■ **Data for processing**
Content starts
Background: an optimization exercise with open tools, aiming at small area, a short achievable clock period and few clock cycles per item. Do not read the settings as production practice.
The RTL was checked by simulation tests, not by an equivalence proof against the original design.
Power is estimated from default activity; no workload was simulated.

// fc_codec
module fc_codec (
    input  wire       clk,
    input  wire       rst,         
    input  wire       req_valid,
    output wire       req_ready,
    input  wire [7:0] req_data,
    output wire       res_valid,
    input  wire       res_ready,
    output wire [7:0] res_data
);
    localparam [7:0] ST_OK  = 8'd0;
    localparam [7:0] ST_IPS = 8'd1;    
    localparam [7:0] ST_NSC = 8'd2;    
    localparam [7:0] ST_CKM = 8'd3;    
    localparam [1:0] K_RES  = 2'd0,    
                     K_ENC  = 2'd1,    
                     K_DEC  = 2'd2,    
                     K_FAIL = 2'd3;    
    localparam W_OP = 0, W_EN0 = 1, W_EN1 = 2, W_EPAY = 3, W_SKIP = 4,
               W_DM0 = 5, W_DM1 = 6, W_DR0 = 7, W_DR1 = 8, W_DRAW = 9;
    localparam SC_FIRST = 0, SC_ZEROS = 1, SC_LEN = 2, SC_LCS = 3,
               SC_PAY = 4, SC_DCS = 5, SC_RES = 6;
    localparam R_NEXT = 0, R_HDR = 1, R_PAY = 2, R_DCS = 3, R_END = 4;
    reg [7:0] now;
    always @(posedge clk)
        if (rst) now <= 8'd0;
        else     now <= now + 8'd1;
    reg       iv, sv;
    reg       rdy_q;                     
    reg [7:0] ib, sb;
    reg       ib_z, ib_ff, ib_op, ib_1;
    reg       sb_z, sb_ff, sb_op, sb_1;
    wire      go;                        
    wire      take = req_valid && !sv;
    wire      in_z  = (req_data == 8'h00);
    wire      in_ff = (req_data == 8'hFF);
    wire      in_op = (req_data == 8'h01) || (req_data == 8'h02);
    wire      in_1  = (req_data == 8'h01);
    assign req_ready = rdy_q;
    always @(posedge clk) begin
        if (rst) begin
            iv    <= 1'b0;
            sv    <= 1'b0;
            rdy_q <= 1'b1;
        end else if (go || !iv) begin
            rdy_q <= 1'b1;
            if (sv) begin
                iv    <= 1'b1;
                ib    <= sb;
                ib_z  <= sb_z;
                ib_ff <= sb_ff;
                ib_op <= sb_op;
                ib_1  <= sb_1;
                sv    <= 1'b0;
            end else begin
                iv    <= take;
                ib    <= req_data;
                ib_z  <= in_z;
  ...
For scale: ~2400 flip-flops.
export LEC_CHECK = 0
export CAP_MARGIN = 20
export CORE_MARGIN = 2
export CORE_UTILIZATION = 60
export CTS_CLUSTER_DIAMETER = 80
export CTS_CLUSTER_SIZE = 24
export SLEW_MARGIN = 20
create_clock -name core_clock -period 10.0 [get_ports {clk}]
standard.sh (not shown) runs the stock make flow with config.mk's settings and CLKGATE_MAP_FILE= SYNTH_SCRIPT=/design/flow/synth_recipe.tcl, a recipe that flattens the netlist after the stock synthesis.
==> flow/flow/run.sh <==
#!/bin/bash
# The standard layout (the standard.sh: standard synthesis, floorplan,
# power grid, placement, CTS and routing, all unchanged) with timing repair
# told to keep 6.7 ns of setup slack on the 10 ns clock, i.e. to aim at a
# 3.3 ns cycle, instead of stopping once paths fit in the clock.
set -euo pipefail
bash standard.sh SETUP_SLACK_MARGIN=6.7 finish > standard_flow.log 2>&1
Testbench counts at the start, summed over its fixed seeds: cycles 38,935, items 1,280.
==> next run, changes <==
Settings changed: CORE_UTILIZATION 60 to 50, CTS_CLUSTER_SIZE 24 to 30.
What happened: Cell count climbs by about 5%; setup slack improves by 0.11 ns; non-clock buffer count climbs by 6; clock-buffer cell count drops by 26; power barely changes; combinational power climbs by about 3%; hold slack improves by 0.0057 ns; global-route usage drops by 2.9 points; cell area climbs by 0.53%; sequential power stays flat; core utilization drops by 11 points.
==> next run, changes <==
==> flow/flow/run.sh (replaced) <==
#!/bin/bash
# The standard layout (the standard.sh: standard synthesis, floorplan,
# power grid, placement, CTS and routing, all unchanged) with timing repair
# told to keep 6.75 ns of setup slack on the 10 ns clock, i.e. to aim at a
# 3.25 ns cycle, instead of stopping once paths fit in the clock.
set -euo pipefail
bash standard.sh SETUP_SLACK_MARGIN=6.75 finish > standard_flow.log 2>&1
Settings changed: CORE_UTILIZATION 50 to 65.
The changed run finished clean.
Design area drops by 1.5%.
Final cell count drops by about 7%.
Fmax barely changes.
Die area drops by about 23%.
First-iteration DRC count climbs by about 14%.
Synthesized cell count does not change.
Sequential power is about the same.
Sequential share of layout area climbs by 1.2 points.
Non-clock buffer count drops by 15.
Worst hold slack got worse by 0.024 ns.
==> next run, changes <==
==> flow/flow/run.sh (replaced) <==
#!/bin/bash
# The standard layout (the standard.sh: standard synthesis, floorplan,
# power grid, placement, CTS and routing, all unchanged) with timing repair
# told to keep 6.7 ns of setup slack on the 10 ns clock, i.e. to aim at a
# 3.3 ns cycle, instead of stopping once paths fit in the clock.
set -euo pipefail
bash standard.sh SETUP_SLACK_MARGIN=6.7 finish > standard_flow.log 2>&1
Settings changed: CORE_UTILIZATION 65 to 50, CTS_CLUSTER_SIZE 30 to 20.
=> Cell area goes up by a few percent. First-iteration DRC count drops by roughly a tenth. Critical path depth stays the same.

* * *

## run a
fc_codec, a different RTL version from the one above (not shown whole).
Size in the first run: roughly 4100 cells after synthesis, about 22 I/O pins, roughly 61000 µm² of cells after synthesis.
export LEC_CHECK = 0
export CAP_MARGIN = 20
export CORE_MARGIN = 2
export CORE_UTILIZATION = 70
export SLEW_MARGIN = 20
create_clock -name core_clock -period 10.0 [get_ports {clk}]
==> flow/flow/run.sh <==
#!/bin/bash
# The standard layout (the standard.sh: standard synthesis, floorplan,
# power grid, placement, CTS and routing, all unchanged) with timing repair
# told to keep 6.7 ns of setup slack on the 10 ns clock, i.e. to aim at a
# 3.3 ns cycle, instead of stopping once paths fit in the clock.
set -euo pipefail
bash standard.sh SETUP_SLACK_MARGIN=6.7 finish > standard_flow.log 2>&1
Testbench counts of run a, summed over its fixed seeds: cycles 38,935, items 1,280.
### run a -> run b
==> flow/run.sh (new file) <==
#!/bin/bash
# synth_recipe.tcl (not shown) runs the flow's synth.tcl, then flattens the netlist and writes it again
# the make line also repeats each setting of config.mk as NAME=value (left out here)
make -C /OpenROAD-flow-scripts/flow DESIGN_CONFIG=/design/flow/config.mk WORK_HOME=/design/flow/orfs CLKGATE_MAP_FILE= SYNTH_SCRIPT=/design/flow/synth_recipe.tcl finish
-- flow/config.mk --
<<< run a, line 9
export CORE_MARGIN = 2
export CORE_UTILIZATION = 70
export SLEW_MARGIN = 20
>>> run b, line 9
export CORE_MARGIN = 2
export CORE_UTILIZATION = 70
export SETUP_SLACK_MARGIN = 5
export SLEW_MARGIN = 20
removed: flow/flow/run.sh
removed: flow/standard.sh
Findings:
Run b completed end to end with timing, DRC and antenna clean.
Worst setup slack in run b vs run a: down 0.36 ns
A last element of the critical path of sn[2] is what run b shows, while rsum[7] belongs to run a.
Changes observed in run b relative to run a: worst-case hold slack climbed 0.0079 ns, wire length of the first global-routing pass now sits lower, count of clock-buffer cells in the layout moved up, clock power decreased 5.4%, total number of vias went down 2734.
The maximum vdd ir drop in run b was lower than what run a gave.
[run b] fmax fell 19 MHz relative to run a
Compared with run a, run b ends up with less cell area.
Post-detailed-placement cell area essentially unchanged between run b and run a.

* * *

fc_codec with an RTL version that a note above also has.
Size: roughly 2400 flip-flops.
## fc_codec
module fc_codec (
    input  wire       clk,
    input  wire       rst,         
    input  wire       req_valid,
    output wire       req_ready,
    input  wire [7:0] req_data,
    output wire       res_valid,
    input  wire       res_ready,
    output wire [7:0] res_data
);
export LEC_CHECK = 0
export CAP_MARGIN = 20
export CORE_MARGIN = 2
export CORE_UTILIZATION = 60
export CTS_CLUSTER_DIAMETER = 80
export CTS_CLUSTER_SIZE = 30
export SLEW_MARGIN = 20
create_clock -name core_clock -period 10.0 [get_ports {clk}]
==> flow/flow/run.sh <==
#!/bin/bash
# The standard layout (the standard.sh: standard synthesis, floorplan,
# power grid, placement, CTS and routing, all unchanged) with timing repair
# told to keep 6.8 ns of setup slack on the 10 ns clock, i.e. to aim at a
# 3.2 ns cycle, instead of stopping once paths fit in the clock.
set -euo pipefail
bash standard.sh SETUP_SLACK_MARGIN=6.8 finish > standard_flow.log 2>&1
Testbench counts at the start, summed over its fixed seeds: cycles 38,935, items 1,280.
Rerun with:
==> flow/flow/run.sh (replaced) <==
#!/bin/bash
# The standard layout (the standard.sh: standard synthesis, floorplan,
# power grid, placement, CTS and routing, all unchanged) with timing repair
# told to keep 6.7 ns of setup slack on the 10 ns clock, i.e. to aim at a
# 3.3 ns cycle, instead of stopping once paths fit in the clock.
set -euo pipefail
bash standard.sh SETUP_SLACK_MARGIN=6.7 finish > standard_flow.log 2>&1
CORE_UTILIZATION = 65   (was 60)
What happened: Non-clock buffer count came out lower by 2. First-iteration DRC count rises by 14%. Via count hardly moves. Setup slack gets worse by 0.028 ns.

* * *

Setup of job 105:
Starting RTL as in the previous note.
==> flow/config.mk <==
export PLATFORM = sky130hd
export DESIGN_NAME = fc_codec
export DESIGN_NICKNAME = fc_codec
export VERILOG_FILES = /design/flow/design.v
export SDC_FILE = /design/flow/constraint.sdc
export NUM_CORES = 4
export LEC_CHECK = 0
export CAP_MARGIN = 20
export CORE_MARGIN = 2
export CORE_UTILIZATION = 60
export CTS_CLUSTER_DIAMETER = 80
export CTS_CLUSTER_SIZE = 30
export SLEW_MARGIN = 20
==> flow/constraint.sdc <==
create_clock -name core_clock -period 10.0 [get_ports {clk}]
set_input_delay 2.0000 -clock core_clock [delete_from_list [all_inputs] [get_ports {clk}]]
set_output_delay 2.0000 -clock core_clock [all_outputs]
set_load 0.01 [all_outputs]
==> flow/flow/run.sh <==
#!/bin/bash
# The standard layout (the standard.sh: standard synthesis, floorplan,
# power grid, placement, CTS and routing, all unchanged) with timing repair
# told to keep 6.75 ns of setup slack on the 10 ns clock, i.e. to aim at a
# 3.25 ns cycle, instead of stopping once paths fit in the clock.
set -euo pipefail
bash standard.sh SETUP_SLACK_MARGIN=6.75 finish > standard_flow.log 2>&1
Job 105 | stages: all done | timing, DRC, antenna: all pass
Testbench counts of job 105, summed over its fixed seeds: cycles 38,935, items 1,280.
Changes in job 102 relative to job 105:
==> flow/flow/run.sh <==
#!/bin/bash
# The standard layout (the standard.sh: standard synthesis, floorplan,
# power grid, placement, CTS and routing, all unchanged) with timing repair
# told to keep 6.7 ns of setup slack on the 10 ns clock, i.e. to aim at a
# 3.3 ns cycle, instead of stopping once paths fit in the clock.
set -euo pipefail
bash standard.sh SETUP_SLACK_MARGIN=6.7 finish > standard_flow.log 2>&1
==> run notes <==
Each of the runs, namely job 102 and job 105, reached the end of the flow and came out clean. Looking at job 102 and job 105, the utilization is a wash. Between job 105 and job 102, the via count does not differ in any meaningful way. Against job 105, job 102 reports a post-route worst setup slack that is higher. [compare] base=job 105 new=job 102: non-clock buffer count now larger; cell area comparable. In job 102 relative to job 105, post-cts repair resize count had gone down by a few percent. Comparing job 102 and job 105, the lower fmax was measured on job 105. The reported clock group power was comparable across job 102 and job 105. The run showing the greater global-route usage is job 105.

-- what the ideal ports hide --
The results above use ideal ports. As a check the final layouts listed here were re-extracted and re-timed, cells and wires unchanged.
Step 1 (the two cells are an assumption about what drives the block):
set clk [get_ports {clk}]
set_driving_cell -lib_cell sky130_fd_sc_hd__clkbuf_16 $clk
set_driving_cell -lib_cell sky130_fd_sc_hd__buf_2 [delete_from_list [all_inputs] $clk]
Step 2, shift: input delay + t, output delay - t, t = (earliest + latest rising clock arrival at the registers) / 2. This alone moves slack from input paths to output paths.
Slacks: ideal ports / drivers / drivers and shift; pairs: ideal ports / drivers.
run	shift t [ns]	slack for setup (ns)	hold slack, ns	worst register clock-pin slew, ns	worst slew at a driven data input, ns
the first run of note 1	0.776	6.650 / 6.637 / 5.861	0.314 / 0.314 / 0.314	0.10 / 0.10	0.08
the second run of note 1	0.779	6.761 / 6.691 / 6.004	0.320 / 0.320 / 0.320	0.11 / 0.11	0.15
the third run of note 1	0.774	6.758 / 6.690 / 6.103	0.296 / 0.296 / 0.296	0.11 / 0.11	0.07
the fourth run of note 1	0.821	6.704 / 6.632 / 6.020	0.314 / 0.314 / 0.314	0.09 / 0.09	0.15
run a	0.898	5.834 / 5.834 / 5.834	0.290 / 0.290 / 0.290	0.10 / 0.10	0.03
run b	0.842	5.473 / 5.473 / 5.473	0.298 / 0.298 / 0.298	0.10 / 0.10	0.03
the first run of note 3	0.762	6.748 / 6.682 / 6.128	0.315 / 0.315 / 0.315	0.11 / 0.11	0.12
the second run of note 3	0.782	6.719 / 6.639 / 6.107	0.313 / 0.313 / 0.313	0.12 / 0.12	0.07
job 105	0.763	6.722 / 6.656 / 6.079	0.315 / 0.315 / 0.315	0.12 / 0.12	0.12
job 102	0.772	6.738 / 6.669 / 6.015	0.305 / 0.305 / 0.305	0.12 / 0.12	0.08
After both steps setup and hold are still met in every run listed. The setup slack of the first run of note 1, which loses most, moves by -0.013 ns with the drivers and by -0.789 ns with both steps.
Content ends
Content starts
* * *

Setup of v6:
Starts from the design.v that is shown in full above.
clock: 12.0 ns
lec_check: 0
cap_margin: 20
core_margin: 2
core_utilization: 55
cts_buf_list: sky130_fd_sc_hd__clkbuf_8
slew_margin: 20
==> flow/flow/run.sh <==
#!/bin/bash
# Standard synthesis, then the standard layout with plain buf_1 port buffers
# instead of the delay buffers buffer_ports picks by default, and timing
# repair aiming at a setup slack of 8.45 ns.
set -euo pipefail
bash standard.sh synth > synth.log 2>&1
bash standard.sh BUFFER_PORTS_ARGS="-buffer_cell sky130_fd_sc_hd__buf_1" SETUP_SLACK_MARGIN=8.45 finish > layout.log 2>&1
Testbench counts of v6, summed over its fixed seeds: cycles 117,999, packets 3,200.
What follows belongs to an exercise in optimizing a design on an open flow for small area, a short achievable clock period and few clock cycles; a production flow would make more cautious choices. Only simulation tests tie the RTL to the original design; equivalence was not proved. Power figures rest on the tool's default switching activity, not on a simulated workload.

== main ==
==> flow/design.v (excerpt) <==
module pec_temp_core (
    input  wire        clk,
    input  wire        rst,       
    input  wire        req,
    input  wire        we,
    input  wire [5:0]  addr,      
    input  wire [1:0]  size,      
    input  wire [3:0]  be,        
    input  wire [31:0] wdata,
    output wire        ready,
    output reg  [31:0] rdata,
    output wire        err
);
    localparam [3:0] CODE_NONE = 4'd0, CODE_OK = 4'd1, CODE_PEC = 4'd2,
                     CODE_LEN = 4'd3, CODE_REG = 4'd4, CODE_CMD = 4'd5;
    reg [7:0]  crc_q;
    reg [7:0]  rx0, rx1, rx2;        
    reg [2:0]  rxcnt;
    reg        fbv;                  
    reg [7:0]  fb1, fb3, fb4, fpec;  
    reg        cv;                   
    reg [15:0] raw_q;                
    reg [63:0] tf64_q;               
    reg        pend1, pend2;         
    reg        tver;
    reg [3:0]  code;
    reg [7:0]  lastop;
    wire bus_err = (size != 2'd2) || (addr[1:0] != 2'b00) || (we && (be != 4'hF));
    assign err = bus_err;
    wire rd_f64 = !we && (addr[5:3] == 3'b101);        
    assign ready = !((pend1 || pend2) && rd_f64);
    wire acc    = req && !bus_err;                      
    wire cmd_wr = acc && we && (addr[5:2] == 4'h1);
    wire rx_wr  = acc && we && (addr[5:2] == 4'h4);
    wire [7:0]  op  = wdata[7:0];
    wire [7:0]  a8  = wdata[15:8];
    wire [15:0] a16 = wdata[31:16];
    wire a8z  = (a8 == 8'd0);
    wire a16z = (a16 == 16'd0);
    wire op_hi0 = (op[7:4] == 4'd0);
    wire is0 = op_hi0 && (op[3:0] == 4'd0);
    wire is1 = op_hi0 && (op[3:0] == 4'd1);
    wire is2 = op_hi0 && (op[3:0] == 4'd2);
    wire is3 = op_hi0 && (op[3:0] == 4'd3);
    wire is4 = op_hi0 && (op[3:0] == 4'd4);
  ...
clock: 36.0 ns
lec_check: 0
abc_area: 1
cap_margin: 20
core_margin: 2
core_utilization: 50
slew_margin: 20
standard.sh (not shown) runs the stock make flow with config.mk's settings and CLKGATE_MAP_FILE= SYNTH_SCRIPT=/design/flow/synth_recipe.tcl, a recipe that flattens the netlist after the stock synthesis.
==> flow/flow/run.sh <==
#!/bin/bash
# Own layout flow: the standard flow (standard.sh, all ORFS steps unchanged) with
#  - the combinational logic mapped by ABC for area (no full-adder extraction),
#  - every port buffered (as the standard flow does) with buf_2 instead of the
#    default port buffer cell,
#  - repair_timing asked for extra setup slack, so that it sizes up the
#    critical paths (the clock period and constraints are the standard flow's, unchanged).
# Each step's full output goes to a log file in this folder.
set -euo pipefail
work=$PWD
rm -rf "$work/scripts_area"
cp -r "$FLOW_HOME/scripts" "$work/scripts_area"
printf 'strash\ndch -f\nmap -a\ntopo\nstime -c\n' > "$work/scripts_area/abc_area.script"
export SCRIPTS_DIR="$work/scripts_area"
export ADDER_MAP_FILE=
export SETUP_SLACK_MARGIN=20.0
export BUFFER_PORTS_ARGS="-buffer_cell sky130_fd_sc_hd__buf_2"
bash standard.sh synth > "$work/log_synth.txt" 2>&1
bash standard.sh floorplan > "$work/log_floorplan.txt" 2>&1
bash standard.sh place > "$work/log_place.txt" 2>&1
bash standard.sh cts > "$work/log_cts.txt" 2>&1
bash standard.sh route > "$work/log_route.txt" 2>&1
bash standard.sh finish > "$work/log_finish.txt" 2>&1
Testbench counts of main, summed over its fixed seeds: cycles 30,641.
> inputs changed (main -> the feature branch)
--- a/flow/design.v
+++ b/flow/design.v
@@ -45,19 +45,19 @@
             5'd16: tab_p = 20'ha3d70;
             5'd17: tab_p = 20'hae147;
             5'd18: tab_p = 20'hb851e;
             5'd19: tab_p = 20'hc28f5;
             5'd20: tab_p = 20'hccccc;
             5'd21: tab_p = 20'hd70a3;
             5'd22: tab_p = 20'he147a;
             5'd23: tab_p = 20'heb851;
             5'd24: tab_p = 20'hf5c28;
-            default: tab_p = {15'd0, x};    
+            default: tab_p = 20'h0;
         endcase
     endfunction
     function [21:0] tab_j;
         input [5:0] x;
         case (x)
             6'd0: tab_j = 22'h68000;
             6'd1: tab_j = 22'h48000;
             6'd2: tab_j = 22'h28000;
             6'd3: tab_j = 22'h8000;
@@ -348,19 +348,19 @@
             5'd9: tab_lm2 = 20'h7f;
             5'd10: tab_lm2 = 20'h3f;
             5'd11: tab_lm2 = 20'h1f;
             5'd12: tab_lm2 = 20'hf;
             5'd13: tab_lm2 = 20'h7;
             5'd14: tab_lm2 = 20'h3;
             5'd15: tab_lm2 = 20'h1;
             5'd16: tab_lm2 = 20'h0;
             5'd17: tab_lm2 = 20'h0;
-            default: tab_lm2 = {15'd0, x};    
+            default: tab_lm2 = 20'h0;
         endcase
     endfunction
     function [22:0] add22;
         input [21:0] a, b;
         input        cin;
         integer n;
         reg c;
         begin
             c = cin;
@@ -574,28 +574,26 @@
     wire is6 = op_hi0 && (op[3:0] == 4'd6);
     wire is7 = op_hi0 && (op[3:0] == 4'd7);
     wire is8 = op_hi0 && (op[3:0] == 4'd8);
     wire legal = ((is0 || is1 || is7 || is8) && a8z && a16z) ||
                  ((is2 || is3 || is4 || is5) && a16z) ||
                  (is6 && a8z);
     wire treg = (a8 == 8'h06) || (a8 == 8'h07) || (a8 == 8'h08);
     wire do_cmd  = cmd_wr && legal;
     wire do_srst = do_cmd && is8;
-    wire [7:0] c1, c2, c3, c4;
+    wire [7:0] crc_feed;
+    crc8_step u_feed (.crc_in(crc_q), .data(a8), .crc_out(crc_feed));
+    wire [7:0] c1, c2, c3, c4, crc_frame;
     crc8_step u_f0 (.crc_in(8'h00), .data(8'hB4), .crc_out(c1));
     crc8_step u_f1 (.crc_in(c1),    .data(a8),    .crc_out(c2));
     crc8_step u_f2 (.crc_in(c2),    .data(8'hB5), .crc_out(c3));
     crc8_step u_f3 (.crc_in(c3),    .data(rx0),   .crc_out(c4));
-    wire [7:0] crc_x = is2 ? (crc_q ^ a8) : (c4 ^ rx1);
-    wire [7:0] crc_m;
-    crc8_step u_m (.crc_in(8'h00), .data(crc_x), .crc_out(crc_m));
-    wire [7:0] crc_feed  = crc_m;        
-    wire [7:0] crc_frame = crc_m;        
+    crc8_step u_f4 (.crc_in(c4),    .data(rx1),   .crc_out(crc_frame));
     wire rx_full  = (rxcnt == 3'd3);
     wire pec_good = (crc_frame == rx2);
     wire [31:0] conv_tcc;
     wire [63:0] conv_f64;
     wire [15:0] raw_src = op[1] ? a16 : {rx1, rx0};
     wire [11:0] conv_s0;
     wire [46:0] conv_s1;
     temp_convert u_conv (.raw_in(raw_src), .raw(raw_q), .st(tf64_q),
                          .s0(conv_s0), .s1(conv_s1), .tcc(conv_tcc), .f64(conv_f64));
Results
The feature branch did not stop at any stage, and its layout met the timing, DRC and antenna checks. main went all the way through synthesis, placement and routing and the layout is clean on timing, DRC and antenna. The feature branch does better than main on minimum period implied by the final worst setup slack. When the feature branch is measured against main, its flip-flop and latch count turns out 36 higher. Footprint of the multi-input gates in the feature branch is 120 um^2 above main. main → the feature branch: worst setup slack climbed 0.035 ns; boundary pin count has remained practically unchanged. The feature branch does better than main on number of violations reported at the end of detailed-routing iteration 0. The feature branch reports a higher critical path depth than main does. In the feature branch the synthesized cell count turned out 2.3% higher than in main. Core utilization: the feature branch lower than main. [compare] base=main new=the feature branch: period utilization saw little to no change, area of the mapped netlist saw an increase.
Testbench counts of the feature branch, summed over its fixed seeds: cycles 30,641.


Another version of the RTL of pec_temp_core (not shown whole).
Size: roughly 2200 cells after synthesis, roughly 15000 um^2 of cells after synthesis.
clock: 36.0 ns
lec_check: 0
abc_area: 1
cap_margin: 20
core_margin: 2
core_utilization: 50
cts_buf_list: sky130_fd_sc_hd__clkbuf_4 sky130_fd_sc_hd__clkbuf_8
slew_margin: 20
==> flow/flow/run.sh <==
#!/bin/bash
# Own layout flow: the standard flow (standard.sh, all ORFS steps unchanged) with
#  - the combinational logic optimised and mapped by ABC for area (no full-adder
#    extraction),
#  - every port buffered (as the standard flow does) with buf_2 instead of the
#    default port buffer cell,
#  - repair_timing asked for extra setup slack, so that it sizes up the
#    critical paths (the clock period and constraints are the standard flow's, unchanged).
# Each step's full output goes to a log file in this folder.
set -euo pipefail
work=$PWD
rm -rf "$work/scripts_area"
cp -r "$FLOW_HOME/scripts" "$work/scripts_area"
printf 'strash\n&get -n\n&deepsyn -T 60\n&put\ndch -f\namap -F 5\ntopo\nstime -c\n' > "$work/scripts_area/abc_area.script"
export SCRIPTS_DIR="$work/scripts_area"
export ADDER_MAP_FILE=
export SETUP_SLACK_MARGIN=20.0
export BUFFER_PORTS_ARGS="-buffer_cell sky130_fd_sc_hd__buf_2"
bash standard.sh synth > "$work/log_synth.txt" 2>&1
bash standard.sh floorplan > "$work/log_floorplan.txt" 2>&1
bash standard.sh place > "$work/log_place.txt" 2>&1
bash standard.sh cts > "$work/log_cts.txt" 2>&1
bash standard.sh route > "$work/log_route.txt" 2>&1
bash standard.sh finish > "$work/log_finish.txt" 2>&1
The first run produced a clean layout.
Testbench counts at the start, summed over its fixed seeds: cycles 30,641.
Content ends
■ **Your assignment**
Go through the entries above and report each line with the string "printf" in it.

■ **Exercise result**
printf 'strash\ndch -f\nmap -a\ntopo\nstime -c\n' > "$work/scripts_area/abc_area.script"
printf 'strash\n&get -n\n&deepsyn -T 60\n&put\ndch -f\namap -F 5\ntopo\nstime -c\n' > "$work/scripts_area/abc_area.script"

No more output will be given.